Work item:
Show, in full, each line of the data that contains "inputs".

========================================================================

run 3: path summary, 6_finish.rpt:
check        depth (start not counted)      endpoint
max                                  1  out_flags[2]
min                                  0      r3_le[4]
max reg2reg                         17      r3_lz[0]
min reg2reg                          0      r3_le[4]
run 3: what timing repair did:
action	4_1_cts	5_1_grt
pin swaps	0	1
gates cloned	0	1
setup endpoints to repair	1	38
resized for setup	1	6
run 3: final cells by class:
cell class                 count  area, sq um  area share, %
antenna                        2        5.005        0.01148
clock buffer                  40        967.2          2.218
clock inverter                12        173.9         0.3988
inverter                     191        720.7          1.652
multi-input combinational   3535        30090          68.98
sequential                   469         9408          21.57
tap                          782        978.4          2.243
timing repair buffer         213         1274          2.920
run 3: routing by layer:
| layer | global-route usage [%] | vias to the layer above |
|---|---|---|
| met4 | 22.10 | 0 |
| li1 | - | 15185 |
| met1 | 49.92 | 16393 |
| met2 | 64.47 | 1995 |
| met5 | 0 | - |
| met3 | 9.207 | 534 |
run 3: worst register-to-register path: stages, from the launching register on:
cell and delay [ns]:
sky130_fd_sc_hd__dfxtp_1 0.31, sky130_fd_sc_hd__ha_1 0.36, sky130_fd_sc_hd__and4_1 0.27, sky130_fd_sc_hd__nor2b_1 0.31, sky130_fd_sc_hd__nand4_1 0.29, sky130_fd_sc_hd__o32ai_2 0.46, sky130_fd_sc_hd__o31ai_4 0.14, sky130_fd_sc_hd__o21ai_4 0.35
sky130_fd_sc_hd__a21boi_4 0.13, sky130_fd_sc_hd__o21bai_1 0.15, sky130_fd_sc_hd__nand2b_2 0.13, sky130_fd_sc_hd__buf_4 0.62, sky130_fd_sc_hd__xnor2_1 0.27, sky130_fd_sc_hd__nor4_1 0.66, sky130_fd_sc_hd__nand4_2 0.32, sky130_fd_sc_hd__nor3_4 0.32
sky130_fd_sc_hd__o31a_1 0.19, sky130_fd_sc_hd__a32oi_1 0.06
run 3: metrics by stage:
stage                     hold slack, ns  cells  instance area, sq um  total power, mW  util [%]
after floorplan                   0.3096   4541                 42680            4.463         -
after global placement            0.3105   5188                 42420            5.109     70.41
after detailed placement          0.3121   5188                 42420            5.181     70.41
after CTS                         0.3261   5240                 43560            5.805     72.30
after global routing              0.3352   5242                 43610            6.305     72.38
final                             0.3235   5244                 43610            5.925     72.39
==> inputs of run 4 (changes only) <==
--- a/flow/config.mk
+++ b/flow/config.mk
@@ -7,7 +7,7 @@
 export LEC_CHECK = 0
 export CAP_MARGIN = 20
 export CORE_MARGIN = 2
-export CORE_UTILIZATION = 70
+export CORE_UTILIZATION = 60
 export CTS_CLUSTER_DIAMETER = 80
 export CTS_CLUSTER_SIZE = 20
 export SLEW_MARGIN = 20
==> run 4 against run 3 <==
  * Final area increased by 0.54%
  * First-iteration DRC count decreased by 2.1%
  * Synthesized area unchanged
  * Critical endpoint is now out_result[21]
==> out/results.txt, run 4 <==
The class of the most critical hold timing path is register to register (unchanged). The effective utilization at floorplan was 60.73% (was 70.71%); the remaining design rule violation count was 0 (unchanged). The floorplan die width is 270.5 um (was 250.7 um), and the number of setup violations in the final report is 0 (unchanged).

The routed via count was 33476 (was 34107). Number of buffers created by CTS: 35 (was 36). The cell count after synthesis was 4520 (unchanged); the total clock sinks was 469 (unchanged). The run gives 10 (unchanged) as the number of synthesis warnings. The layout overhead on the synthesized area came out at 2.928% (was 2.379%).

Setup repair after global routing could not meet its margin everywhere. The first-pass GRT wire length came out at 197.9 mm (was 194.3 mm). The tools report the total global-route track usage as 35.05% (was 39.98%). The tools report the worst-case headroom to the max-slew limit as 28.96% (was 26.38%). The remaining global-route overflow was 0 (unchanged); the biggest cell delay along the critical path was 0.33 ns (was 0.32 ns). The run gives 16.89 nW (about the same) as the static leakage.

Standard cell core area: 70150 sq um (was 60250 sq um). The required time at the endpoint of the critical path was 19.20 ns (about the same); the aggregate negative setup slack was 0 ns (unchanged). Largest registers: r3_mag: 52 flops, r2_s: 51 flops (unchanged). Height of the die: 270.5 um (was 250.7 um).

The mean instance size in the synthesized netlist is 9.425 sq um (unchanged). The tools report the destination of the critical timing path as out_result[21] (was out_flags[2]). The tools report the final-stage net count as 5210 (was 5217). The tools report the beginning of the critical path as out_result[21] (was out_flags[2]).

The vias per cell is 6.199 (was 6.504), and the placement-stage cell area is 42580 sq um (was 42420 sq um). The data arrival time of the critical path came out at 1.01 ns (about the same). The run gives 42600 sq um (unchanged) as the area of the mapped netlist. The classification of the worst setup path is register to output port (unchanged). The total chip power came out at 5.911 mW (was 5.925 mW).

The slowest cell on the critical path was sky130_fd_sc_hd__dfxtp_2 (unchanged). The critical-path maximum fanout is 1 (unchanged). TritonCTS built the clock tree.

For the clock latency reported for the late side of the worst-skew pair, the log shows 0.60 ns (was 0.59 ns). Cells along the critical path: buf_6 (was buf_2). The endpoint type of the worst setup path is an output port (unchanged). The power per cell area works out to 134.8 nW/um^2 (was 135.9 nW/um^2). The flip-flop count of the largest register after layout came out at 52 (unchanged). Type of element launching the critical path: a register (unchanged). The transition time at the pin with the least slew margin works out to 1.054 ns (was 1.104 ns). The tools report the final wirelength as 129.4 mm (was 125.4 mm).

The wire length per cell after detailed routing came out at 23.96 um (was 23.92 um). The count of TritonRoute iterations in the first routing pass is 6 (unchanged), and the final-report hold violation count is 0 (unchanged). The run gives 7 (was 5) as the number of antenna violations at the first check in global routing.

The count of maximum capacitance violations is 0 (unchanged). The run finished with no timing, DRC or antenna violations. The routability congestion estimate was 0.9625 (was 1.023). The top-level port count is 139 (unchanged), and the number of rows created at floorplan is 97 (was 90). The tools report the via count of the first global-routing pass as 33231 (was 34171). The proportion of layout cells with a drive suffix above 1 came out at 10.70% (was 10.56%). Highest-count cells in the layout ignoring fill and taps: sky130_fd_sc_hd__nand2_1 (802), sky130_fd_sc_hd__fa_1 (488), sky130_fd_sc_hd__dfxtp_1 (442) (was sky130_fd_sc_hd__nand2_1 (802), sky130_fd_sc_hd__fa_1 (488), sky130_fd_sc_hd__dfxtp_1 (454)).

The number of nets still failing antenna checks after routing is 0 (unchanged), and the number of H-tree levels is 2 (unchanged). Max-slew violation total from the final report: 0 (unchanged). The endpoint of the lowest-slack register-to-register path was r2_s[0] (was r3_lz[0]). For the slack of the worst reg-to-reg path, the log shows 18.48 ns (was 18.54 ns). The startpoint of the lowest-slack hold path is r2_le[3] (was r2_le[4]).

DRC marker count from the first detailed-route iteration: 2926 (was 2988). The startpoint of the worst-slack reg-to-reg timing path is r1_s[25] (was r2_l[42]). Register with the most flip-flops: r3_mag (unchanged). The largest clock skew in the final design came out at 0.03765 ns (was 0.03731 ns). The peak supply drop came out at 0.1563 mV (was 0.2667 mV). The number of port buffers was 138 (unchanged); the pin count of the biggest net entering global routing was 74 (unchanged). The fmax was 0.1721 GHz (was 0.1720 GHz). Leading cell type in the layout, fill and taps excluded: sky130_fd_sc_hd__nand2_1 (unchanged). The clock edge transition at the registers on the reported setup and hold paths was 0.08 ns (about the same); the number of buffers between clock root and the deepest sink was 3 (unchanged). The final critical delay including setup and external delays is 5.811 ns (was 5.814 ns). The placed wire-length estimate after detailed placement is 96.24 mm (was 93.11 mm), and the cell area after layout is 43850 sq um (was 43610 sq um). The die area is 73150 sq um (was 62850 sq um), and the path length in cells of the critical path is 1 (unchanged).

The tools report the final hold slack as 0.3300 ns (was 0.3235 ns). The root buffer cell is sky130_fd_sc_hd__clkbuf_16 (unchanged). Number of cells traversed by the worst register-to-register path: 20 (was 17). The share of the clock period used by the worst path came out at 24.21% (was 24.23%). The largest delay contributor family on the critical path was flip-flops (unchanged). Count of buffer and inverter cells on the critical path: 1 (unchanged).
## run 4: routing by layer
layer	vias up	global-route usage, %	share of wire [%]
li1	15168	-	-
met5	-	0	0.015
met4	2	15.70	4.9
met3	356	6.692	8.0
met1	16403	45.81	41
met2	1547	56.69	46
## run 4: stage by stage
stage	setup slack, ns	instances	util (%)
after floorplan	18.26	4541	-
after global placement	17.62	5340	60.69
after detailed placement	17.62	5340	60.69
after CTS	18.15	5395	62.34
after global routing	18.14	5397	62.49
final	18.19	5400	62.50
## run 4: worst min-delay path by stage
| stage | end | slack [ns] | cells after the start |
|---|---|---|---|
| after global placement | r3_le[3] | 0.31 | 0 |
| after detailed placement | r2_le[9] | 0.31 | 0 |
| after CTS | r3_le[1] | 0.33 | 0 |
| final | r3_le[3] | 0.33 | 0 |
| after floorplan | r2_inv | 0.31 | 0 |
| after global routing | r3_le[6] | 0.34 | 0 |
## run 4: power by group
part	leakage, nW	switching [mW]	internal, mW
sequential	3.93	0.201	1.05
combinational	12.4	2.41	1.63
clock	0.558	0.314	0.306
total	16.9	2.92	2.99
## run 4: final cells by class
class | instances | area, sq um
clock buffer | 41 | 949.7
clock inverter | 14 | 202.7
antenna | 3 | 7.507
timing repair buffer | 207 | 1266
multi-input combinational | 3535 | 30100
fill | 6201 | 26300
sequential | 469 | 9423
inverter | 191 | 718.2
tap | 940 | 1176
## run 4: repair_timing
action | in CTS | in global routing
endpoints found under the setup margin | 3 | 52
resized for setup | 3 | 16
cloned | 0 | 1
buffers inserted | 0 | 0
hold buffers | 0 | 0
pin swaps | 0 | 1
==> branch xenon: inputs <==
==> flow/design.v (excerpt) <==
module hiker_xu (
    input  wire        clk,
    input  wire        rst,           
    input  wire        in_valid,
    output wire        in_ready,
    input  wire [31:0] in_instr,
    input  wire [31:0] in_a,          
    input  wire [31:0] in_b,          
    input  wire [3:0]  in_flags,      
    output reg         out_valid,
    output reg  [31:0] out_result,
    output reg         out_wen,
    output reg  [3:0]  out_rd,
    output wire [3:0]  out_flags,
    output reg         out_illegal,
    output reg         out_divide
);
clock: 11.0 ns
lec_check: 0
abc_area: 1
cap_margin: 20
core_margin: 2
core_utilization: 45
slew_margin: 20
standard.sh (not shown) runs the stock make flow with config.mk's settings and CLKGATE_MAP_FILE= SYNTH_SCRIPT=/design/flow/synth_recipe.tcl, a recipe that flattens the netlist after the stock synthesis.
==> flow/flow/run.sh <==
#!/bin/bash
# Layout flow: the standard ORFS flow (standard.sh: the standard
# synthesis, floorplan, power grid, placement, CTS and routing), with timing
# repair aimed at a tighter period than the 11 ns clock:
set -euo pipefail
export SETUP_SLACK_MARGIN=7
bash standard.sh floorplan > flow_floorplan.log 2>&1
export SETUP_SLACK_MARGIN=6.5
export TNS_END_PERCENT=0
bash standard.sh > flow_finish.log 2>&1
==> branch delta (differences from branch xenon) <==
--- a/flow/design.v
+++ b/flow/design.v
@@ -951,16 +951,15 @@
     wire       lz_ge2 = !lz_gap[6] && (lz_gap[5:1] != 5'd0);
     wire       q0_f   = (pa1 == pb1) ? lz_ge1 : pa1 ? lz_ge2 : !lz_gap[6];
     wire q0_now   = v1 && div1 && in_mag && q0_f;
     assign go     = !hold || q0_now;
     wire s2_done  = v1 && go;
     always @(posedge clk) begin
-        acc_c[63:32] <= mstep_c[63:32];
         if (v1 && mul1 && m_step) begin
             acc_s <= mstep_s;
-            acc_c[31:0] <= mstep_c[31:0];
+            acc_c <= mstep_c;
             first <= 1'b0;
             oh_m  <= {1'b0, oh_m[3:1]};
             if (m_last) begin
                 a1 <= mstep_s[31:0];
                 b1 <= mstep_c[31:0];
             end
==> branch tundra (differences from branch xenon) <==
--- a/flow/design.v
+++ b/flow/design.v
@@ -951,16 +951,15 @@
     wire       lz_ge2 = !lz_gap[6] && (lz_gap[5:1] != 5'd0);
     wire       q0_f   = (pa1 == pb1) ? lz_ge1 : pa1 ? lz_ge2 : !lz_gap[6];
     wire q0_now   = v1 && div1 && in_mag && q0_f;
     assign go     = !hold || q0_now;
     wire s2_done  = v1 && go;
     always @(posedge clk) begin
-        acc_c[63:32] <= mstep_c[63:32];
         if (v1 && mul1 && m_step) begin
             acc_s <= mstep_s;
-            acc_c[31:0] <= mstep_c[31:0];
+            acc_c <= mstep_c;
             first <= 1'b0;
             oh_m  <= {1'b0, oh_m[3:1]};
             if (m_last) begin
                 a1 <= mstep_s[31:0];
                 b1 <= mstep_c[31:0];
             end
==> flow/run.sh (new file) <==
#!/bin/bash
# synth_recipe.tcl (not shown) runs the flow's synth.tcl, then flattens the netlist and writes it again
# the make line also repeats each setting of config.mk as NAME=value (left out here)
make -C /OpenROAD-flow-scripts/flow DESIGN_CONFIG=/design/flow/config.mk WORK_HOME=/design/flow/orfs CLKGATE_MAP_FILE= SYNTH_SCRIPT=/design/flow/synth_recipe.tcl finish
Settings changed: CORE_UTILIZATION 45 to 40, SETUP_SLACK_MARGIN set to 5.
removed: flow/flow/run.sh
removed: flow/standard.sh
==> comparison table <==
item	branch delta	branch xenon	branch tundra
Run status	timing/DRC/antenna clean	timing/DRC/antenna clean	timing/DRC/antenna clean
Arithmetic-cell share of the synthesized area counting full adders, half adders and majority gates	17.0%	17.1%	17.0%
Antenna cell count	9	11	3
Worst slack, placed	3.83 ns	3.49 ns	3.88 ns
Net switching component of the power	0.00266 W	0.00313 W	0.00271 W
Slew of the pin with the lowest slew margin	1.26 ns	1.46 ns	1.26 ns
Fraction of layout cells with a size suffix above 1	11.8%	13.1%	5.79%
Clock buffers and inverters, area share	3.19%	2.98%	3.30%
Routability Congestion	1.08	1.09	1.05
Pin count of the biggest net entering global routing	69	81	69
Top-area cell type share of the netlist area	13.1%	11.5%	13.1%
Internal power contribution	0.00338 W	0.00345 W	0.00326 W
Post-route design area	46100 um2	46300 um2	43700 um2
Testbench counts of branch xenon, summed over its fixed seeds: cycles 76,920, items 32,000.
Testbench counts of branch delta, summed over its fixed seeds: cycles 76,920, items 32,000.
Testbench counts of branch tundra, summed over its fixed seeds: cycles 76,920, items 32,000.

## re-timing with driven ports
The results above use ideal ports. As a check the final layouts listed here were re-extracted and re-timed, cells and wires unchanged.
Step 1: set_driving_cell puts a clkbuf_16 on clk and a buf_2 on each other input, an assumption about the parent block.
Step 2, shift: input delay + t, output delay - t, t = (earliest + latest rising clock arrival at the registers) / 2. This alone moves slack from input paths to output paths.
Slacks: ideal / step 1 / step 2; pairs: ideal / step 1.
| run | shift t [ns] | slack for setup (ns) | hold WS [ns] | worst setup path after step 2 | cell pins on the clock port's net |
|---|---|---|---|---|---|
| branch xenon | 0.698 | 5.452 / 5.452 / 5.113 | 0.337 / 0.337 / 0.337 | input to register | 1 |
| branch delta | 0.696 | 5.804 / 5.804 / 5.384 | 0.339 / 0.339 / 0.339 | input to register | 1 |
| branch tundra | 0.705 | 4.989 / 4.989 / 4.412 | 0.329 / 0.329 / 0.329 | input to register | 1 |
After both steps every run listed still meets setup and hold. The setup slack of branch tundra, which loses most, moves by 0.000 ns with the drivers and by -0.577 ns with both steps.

========================================================================

Task response:
==> inputs of run 4 (changes only) <==
==> branch xenon: inputs <==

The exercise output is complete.